Inmóvil, con una estabilidad semejante a la del pájaro que revolotea por las inmediaciones del nido que cobija a sus polluelos, mantuvo el equilibrio en sus primeros vuelos. Los países lejanos cayeron en los brazos de su aprobación eterna.

Marie, no comprendo tu miedo al desencanto. ¿No te das cuenta de que la revisión puede irrumpir en tu corazón como un nuevo amor?

Después de aquellas discusiones, me mandaba un recorte de algún periódico comunista que explicaba las críticas o las denunciaba. En el artículo, arriba, escrito con su elegante letra: Pensé que te interesaría, querida amiga. Un beso, Marie.

A Bernie su unión con Marie nunca lo satisfizo, y al final ella descubrió que tenía una amante, una camarada combativa, sexy y habladora. Marie, sorprendida y dolida, recordó que incluso su padre había admirado la inteligencia de Bernie. Y se quedó sola con su fervor solemne e inamovible.
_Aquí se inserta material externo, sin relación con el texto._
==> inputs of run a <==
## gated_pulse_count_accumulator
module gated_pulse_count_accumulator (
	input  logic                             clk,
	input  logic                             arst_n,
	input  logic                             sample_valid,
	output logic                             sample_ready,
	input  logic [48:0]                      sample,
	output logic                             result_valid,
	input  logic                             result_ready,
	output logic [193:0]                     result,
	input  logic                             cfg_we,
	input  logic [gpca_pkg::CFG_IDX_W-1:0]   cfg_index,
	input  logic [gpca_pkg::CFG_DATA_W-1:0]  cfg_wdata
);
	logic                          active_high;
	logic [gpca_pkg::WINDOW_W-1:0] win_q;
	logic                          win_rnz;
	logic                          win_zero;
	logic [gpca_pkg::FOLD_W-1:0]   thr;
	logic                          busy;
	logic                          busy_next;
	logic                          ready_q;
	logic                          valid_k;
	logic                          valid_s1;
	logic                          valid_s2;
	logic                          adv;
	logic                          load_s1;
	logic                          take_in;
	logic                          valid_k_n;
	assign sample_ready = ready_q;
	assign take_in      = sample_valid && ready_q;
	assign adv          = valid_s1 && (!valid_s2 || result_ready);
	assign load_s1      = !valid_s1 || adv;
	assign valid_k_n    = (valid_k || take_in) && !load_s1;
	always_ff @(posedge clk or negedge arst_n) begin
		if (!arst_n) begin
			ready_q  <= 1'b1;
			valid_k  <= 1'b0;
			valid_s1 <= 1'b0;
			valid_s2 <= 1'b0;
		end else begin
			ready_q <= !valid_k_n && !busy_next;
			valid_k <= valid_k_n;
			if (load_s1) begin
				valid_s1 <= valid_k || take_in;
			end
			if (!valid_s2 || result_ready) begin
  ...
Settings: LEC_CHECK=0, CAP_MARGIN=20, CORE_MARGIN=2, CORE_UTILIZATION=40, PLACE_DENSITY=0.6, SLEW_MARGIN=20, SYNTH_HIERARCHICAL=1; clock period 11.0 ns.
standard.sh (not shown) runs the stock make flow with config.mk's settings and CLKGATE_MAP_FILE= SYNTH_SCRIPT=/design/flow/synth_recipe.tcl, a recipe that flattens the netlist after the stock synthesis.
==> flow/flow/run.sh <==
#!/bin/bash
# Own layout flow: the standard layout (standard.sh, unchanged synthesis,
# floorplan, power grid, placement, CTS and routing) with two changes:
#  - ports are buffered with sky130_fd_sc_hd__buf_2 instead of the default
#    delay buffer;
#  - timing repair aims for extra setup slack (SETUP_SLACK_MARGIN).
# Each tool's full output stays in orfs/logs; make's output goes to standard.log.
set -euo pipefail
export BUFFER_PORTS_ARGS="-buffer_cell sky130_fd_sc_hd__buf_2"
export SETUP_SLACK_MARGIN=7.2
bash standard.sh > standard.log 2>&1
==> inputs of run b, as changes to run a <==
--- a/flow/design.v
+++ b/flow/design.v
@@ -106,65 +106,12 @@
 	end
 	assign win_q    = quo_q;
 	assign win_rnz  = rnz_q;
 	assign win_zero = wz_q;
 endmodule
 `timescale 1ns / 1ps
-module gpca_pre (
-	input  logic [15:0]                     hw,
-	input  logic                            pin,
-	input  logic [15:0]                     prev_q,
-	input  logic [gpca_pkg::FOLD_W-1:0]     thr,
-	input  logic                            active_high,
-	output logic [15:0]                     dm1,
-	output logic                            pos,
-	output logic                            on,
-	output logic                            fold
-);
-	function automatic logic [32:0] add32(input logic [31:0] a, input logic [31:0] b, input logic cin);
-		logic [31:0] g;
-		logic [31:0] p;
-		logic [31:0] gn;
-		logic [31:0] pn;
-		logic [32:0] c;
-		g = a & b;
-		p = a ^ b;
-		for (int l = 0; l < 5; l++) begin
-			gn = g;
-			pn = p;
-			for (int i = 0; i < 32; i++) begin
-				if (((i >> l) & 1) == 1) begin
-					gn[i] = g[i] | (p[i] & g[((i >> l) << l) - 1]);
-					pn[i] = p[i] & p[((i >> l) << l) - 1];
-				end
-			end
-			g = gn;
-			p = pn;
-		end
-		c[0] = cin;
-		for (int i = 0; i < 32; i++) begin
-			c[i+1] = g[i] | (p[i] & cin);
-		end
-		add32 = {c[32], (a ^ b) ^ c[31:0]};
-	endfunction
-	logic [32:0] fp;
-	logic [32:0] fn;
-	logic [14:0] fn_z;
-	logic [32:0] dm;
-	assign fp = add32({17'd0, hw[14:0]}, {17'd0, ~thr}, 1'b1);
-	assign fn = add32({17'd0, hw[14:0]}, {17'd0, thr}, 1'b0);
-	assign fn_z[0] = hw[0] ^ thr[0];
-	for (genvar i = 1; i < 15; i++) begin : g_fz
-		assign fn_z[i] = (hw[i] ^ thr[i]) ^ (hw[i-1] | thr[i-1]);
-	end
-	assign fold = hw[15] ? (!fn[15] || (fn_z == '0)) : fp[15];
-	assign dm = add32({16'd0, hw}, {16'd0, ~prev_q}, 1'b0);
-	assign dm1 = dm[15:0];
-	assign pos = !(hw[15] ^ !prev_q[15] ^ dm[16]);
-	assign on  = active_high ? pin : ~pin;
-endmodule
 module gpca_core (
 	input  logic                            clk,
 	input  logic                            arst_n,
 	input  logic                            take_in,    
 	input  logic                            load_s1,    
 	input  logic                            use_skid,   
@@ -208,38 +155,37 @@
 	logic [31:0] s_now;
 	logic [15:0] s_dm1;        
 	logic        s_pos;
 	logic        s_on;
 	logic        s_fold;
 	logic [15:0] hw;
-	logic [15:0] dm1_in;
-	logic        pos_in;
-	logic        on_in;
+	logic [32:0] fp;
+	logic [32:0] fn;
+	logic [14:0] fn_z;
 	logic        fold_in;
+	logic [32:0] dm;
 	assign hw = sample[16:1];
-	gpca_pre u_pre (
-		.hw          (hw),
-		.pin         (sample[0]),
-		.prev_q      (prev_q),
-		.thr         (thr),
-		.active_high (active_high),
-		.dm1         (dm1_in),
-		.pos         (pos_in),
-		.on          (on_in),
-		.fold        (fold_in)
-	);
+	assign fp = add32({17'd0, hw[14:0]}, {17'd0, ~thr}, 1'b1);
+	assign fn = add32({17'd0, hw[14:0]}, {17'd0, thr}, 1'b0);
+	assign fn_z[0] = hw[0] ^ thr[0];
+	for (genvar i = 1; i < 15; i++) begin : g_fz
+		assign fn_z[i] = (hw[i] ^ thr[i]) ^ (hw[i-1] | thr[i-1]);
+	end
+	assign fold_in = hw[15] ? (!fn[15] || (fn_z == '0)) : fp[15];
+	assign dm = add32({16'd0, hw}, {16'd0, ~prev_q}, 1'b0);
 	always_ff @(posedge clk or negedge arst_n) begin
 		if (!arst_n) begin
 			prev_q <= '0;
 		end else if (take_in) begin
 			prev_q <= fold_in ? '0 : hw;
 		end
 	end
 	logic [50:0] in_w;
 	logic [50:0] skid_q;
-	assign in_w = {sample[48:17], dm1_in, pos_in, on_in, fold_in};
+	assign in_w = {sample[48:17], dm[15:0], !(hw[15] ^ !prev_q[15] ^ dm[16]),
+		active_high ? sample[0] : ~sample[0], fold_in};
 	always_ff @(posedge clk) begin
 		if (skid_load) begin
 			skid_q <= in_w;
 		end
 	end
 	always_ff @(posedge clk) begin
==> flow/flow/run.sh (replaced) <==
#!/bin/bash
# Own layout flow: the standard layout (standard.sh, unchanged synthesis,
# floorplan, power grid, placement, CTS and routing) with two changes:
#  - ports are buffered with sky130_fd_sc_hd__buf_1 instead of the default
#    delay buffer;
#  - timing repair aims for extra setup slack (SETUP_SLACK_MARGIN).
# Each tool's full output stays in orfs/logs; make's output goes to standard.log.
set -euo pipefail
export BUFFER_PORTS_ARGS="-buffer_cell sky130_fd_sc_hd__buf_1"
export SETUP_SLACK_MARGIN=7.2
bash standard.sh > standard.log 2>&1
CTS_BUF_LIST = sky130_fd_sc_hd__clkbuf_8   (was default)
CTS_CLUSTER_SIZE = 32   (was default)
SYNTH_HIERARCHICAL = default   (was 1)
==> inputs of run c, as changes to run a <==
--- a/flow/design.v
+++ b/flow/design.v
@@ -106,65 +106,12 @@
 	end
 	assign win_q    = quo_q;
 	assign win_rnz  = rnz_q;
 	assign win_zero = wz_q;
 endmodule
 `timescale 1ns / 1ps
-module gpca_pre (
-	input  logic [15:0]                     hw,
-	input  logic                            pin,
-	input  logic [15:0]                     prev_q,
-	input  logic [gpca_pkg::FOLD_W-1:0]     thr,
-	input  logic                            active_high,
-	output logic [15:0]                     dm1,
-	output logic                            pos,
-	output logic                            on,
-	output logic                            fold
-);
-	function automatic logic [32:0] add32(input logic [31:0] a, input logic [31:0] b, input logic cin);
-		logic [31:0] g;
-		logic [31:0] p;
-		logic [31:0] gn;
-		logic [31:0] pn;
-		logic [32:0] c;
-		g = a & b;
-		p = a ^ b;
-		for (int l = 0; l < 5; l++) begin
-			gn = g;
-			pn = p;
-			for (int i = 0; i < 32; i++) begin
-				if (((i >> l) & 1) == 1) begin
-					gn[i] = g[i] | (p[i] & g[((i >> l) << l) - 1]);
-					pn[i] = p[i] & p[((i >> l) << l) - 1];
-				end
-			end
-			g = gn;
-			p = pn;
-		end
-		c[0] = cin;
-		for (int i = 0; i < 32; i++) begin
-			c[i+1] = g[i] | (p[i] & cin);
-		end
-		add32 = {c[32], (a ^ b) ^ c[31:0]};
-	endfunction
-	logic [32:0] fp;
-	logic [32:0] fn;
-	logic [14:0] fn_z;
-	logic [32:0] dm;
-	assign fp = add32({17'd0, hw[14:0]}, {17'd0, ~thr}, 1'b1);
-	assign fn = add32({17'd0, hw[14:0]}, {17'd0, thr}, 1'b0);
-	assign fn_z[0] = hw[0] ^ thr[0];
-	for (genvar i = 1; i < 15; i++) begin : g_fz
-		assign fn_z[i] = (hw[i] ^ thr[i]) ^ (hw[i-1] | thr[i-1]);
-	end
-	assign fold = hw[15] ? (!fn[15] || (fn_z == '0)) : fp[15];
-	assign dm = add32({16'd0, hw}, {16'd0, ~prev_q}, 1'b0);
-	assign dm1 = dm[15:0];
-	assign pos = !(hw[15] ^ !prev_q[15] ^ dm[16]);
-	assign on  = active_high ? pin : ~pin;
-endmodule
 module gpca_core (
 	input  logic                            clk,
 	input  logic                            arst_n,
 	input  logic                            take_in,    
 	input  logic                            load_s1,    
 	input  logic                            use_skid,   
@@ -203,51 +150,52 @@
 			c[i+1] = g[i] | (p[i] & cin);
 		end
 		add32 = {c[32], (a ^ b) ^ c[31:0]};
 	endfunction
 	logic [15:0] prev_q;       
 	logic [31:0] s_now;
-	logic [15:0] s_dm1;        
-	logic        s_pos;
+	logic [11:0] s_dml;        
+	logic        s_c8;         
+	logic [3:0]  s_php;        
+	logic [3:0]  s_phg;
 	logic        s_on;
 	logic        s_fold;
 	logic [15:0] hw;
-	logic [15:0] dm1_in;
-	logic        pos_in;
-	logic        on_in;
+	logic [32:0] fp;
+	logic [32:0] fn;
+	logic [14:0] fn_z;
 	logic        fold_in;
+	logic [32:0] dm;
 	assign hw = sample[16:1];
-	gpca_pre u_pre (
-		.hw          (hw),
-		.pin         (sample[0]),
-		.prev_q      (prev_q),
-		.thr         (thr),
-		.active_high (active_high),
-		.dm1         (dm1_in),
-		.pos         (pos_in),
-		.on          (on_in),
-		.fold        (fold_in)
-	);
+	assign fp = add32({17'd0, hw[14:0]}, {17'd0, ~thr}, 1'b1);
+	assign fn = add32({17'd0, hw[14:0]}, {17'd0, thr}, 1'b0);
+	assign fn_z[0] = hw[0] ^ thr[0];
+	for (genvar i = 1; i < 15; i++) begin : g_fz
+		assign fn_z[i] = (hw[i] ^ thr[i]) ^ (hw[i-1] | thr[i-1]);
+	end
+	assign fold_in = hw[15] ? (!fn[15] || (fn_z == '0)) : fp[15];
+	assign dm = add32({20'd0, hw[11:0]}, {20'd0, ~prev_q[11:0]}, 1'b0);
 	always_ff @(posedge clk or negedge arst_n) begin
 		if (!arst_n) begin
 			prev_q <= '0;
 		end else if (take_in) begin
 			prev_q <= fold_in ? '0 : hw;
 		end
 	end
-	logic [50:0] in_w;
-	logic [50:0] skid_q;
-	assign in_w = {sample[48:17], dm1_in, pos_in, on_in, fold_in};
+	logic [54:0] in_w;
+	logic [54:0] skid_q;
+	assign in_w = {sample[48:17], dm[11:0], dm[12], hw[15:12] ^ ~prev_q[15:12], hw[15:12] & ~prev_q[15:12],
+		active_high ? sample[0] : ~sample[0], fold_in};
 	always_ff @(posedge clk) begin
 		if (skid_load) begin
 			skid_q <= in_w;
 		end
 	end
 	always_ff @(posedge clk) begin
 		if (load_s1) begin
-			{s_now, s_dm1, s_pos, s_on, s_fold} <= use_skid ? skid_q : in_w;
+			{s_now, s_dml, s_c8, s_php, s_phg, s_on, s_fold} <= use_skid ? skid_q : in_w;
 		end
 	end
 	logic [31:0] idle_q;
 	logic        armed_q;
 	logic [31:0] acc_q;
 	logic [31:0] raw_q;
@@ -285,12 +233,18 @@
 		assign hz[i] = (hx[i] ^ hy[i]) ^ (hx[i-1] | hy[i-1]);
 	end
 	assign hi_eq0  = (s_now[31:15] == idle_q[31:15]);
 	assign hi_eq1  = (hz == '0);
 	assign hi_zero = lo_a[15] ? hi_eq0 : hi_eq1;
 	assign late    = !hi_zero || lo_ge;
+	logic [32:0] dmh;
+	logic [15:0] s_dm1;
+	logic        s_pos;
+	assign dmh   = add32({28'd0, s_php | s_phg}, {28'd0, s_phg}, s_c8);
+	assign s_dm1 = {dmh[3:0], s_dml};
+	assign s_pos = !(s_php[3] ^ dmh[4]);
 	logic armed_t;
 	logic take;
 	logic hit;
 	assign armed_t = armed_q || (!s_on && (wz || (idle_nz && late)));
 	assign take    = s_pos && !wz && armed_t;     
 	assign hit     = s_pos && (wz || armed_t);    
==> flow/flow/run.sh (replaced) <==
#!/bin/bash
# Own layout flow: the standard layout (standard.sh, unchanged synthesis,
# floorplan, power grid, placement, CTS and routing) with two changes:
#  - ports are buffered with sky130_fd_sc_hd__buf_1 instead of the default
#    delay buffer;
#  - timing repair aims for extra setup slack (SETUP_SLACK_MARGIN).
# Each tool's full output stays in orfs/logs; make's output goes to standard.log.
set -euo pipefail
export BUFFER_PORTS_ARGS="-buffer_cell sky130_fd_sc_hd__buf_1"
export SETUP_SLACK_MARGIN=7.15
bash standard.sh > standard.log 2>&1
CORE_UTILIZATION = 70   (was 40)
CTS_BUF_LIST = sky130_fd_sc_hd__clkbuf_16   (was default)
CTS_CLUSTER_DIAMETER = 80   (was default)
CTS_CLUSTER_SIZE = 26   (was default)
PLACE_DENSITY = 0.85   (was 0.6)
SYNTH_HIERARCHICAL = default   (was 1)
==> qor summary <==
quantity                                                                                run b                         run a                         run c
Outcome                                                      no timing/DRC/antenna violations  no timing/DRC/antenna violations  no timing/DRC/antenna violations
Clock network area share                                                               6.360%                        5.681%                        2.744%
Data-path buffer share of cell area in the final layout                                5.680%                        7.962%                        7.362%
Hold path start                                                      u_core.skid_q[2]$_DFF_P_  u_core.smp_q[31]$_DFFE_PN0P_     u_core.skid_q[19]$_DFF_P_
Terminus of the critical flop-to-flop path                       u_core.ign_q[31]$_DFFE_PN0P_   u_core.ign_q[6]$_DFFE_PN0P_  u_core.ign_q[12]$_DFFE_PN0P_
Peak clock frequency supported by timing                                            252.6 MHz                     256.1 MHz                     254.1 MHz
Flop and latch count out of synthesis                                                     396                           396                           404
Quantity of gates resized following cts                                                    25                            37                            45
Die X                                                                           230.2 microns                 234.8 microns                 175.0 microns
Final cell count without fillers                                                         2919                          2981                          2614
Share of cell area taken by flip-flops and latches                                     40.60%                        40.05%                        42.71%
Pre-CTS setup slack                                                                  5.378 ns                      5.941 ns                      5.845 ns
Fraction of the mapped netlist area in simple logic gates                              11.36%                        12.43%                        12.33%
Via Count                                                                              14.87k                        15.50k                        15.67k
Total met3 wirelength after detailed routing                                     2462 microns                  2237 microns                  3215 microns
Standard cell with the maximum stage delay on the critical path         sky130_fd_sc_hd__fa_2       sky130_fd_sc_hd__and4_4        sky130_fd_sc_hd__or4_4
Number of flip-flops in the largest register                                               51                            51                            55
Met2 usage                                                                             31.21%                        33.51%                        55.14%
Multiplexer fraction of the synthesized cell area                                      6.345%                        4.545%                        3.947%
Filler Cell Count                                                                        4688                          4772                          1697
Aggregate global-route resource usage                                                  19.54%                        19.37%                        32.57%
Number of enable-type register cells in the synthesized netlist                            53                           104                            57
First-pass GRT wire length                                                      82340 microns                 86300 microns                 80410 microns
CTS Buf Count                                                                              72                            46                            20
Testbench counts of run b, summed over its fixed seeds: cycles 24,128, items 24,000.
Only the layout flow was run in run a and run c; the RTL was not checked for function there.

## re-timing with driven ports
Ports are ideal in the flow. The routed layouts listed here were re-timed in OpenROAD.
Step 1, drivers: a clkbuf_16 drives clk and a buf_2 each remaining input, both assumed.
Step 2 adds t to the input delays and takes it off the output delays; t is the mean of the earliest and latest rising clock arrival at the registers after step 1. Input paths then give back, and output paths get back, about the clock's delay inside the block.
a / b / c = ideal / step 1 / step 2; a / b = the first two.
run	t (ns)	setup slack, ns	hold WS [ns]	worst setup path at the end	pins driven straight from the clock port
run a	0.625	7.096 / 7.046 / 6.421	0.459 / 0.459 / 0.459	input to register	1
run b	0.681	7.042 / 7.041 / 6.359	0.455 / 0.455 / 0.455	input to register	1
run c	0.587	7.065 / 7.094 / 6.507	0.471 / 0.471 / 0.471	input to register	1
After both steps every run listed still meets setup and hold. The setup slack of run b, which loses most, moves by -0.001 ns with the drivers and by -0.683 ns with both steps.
En los años sesenta vimos a Marie en Florencia, donde había viajado de adolescente para encontrarse con el pasado sin dolor y para florecer como una fucsia o una gardenia en medio de cuadros e iglesias. Pero Marie no tenía interés alguno en los cuadros ni en la estructura de las iglesias ni en las auténticas dificultades de la música y la poesía. Como la habían educado bien, ella no sabía nada de eso. Profundamente arraigado en su espíritu se ocultaba un materialismo tranquilo, cortés y poco dado a la polémica, en el que radicaba la clave —o parte de la clave— de la dolorosa perplejidad que en ella suscitaban las reivindicaciones de todos aquellos escritores, poetas y pintores de nombre raro que habían terminado presos o ejecutados. No se trataba de insensibilidad, sino de vacuidad, de esa vacuidad sin pizca de maldad que a veces descubrimos en los sacerdotes y en las monjas.

En su apartamento de Florencia solía verse a un joven italiano. Tenía un cabello ondulado y abundante, y los dientes mal cuidados; era muy poco atento, unas veces se mostraba solemne y otras, ausente. Se llamaba Benito y tenía una hermana que se llamaba Edda.

Benito trabajaba en una zapatería que quedaba detrás del Amo, y allí fue donde se conocieron. A veces, en los días de poco movimiento, se queda al lado de la ventana y su rostro imperturbable llama la atención. Puede que viva lejos del centro, pero cuesta imaginarlo volviendo a casa por la tarde para cenar o acostarse. Es más probable que pase el rato dándole patadas a un balón en el parque.

Benito no iba a ninguna parte sin su enorme compañero, un pastor alemán. En casa de Marie, casi toda su atención la dedicaba al perro, a darle instrucciones con voz aguda y a mirar fijamente los ojos nerviosos del animal. Mientras nosotras hablábamos en inglés él le hablaba al perro.

Marie, sin novedad. En el histórico solar, el dinero se mantiene e incluso crece. Las revelaciones de sus días de universidad, y de eso hace más de veinte años, sobreviven. Aunque algo apagadas, siguen centelleando. Resulta relajante y desconcertante a la vez. Parece que no pase nada. Los ejércitos se reúnen con sus noticias desagradables; y a pesar de la actividad que reina omnipresente, todo se osifica. A veces Marie parece creer que en el universo político se ha producido un error de cálculo. Dragones con siete cabezas y diez cuernos; ¿no los han visto este año? Un leopardo emergió del mar y volvió a hundirse. Pero paciencia, paciencia.